Their road, which took them to Vlammertinghe, led through level fields, lying waste and desolate with rank, overgrowing weeds. As they approached that historic village, they saw on every hand the cruel marks of war. On either side of the road were roofless and shattered cottages, grown around with nettles and briars. Among these ruins, as they found on a later day, were the old garden flowers, pansies and daisies, bravely trying to hold their own. Among the rank weeds was to be seen the half-hidden debris of broken farm gear. Here and there stood the ruins of what had been a thrifty homestead, with its stone-flagged courtyard, around which clustered its stables. Now nettles and briars grew around the broken walls and shattered, staring windows. At rare intervals, a great house appeared, with pretentious gateway, and grass-grown drive winding up between stately and mutilated trees. Over the whole countryside hung a melancholy and weird desolation, cottages, homesteads, fields, the very trees crying aloud to high heaven for pity and vengeance.

At Vlammertinghe, itself, the church tower still stood whole, but the church itself was wrecked, as were most of the village shops and dwellings. In the village was to be seen no living thing except some soldiers, who in the broken cellars were making their bivouacs. The village stood deserted of its inhabitants, ever since the terrific onslaught of the Huns, on the 22nd of April, 1915, which had driven them forth from their homes, a panic-stricken, terror-hunted crowd of old men, women and little babes, while over them broke, with a continuous and appalling roar, a pitiless rain of shells.

At the cross-roads stood a mounted officer, directing the traffic, which here tended to congestion. As they entered the village, the sentry halted them to enquire as to their bona fides. Having satisfied him, they enquired their way to the Menin Mill.

"Menin!" The rising inflection of the sentry's voice expressed a mild surprise. "The old Mill! Are you going there?"

"Yes," said Barry, answering his inflection. "Why not?"

"Well, sir, you know, it's rather a bad road.

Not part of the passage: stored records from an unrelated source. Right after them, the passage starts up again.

Source: an optimization exercise on an open RTL-to-GDS flow (aim: small area and a short achievable clock period). Production flows keep margins and buffers that such runs may drop. Function was checked by simulation only, so behaviour that the tests miss may differ from the original.

$ cat design.v
module ctr_decoder (
    input  wire        clk,
    input  wire        rst,
    input  wire        in_valid,
    input  wire [63:0] in_container,
    input  wire [35:0] in_addr,
    output reg         out_valid,
    output reg  [1:0]  out_outcome,    
    output reg  [47:0] out_data,
    output reg         out_poison,
    output reg  [63:0] out_container,  
    output reg  [6:0]  out_pos0,       
    output reg  [6:0]  out_pos1,       
    output reg         out_p,          
    output reg  [5:0]  out_s1,         
    output reg  [5:0]  out_s3          
);
    localparam [1:0] CLEAN = 2'd0, CORRECTED = 2'd1, UNCORR = 2'd2, ADDRESS = 2'd3;
    localparam [12:0] GPOLY = 13'h1539;  
    function automatic [5:0] gf_exp(input integer k);
        integer i;
        reg [6:0] v;
        begin
            v = 7'd1;
            for (i = 0; i < (k % 63); i = i + 1) begin
                v = v << 1;
                if (v[6]) v = v ^ 7'h43;
            end
            gf_exp = v[5:0];
        end
    endfunction
    function automatic [5:0] gf_mul(input [5:0] a, input [5:0] b);
        integer i;
        reg [6:0] aa;
        reg [5:0] r;
        begin
            aa = {1'b0, a};
            r  = 6'd0;
            for (i = 0; i < 6; i = i + 1) begin
                if (b[i]) r = r ^ aa[5:0];
                aa = aa << 1;
                if (aa[6]) aa = aa ^ 7'h43;
            end
            gf_mul = r;
        end
    endfunction
    function automatic [63:0] to_cw(input [63:0] c);
        to_cw = {c[60], c[61], c[63], c[62], c[47:0], c[59:48]};
    endfunction
    function automatic [63:0] to_container(input [63:0] w);
        to_container = {w[61], w[60], w[62], w[63], w[11:0], w[59:12]};
    endfunction
    function automatic [63:0] encode(input [47:0] data, input poison, input tag);
        integer j;
        reg [62:0] m;
        reg [62:0] r;
        reg [63:0] w;
        begin
            m = 63'd0;
            m[59:12] = data;
            m[60]    = poison;
            m[62]    = tag;
            r = m;
            for (j = 62; j >= 12; j = j - 1)
                if (r[j]) r = r ^ ({50'd0, GPOLY} << (j - 12));
            w = {1'b0, m | {51'd0, r[11:0]}};
            w[63] = ^w[62:0];
            encode = to_container(w);
        end
    endfunction
    reg        v1;
    reg [63:0] c1;
    reg [35:0] a1;
    always @(posedge clk) begin
        if (rst) v1 <= 1'b0;
        else     v1 <= in_valid;
        c1 <= in_container;
        a1 <= in_addr;
    end
    reg [63:0] cw, cwc, flip;
    reg [5:0]  s1, s3, cube, s1inv, sig2, lg, x;
    reg        p, tag;
    reg [62:0] root;
    reg [6:0]  r0, r1;
    reg        found;
    reg [1:0]  outcome;
    reg [6:0]  pos0, pos1;
    integer    j;
    always @(*) begin
        cw  = to_cw(c1);
        p   = ^c1;
        tag = ^a1;
        s1 = 6'd0;
        s3 = 6'd0;
        for (j = 0; j < 63; j = j + 1)
            if (cw[j]) begin
                s1 = s1 ^ gf_exp(j);
                s3 = s3 ^ gf_exp(3 * j);
            end
        cube = gf_mul(s1, gf_mul(s1, s1));
        lg    = 6'd0;
        s1inv = 6'd0;
        for (j = 0; j < 63; j = j + 1)
            if (gf_exp(j) == s1) begin
                lg    = j[5:0];
                s1inv = gf_exp(63 - j);
            end
        sig2 = gf_mul(s3, s1inv) ^ gf_mul(s1, s1);
        root = 63'd0;
        for (j = 0; j < 63; j = j + 1) begin
            x = gf_exp(63 - j);
            root[j] = ((6'd1 ^ gf_mul(s1, x) ^ gf_mul(sig2, gf_mul(x, x))) == 6'd0);
        end
        found = |root;
        r0 = 7'd127;
        r1 = 7'd127;
        for (j = 62; j >= 0; j = j - 1)
            if (root[j]) r0 = j[6:0];
        for (j = 0; j < 63; j = j + 1)
            if (root[j]) r1 = j[6:0];
        flip    = 64'd0;
        outcome = CORRECTED;
        pos0    = 7'd127;
        pos1    = 7'd127;
        if (s1 == 6'd0 && s3 == 6'd0) begin
            if (!p) outcome = CLEAN;
            else begin
                flip[63] = 1'b1;
                pos0     = 7'd63;
            end
        end else if (p) begin
            if (s3 == cube) begin
                flip[lg] = 1'b1;
                pos0     = {1'b0, lg};
            end else
                outcome = UNCORR;
        end else if (s1 == 6'd0) begin
            outcome = UNCORR;
        end else if (s3 == cube) begin
            flip[lg] = 1'b1;
            flip[63] = 1'b1;
            pos0     = {1'b0, lg};
            pos1     = 7'd63;
        end else if (found) begin
            flip[r0] = 1'b1;
            flip[r1] = 1'b1;
            pos0     = r0;
            pos1     = r1;
        end else
            outcome = UNCORR;
        cwc = cw ^ flip;
        if (outcome != UNCORR && cwc[62] != tag)
            outcome = ADDRESS;
    end
    always @(posedge clk) begin
        if (rst) out_valid <= 1'b0;
        else     out_valid <= v1;
        out_outcome <= outcome;
        out_pos0    <= pos0;
        out_pos1    <= pos1;
        out_p       <= p;
        out_s1      <= s1;
        out_s3      <= s3;
        case (outcome)
            CLEAN: begin
                out_data      <= c1[47:0];
                out_poison    <= c1[62];
                out_container <= c1;
            end
            CORRECTED: begin
                out_data      <= cwc[59:12];
                out_poison    <= cwc[60];
                out_container <= to_container(cwc);
            end
            default: begin
                out_data      <= c1[47:0];
                out_poison    <= 1'b1;
                out_container <= encode(c1[47:0], 1'b1, tag);
            end
        endcase
    end
endmodule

Warm bit of country up there, but--" He shrugged his shoulders in quite a French manner as if to say it was no business of his. "If you are going to Menin, you keep this road straight through past Wipers past the Cloth Hall, out by the Menin Gate. A hot place, that, sir. Then straight on, taking the right incline for about a mile and a half. You will see a big cemetery on your left. The Mill stands near a big school on your right. But why not drop into the dressing station, here, sir, right here in this old mill, which stands at the cross-roads? You may catch an ambulance going straight up to the Mill."

"Thank you very much," said Barry. "We'll do that very thing."

"Good luck, sir," said the sentry, saluting.

They found an ambulance about to start, and asked for a lift.

"All right, sir," said the driver, "but you'd better step in and ask the officer."

They passed into a large and high-vaulted stone building, which in peace days had been a mill. The old-fashioned, massive machinery was still standing intact. Obtaining permission from the officer, they took their places beside the driver of the ambulance, and were soon on their way.

It was already growing dark, but, although the surface of the stone pave was frequently broken with shell-holes, the ambulance, dodging round the holes, rushed without pause along at a high rate of speed.

"You don't use your lights?" asked Barry.

"No, not lately, sir," said the driver. "That's the newest order," he added in a tone of disgust.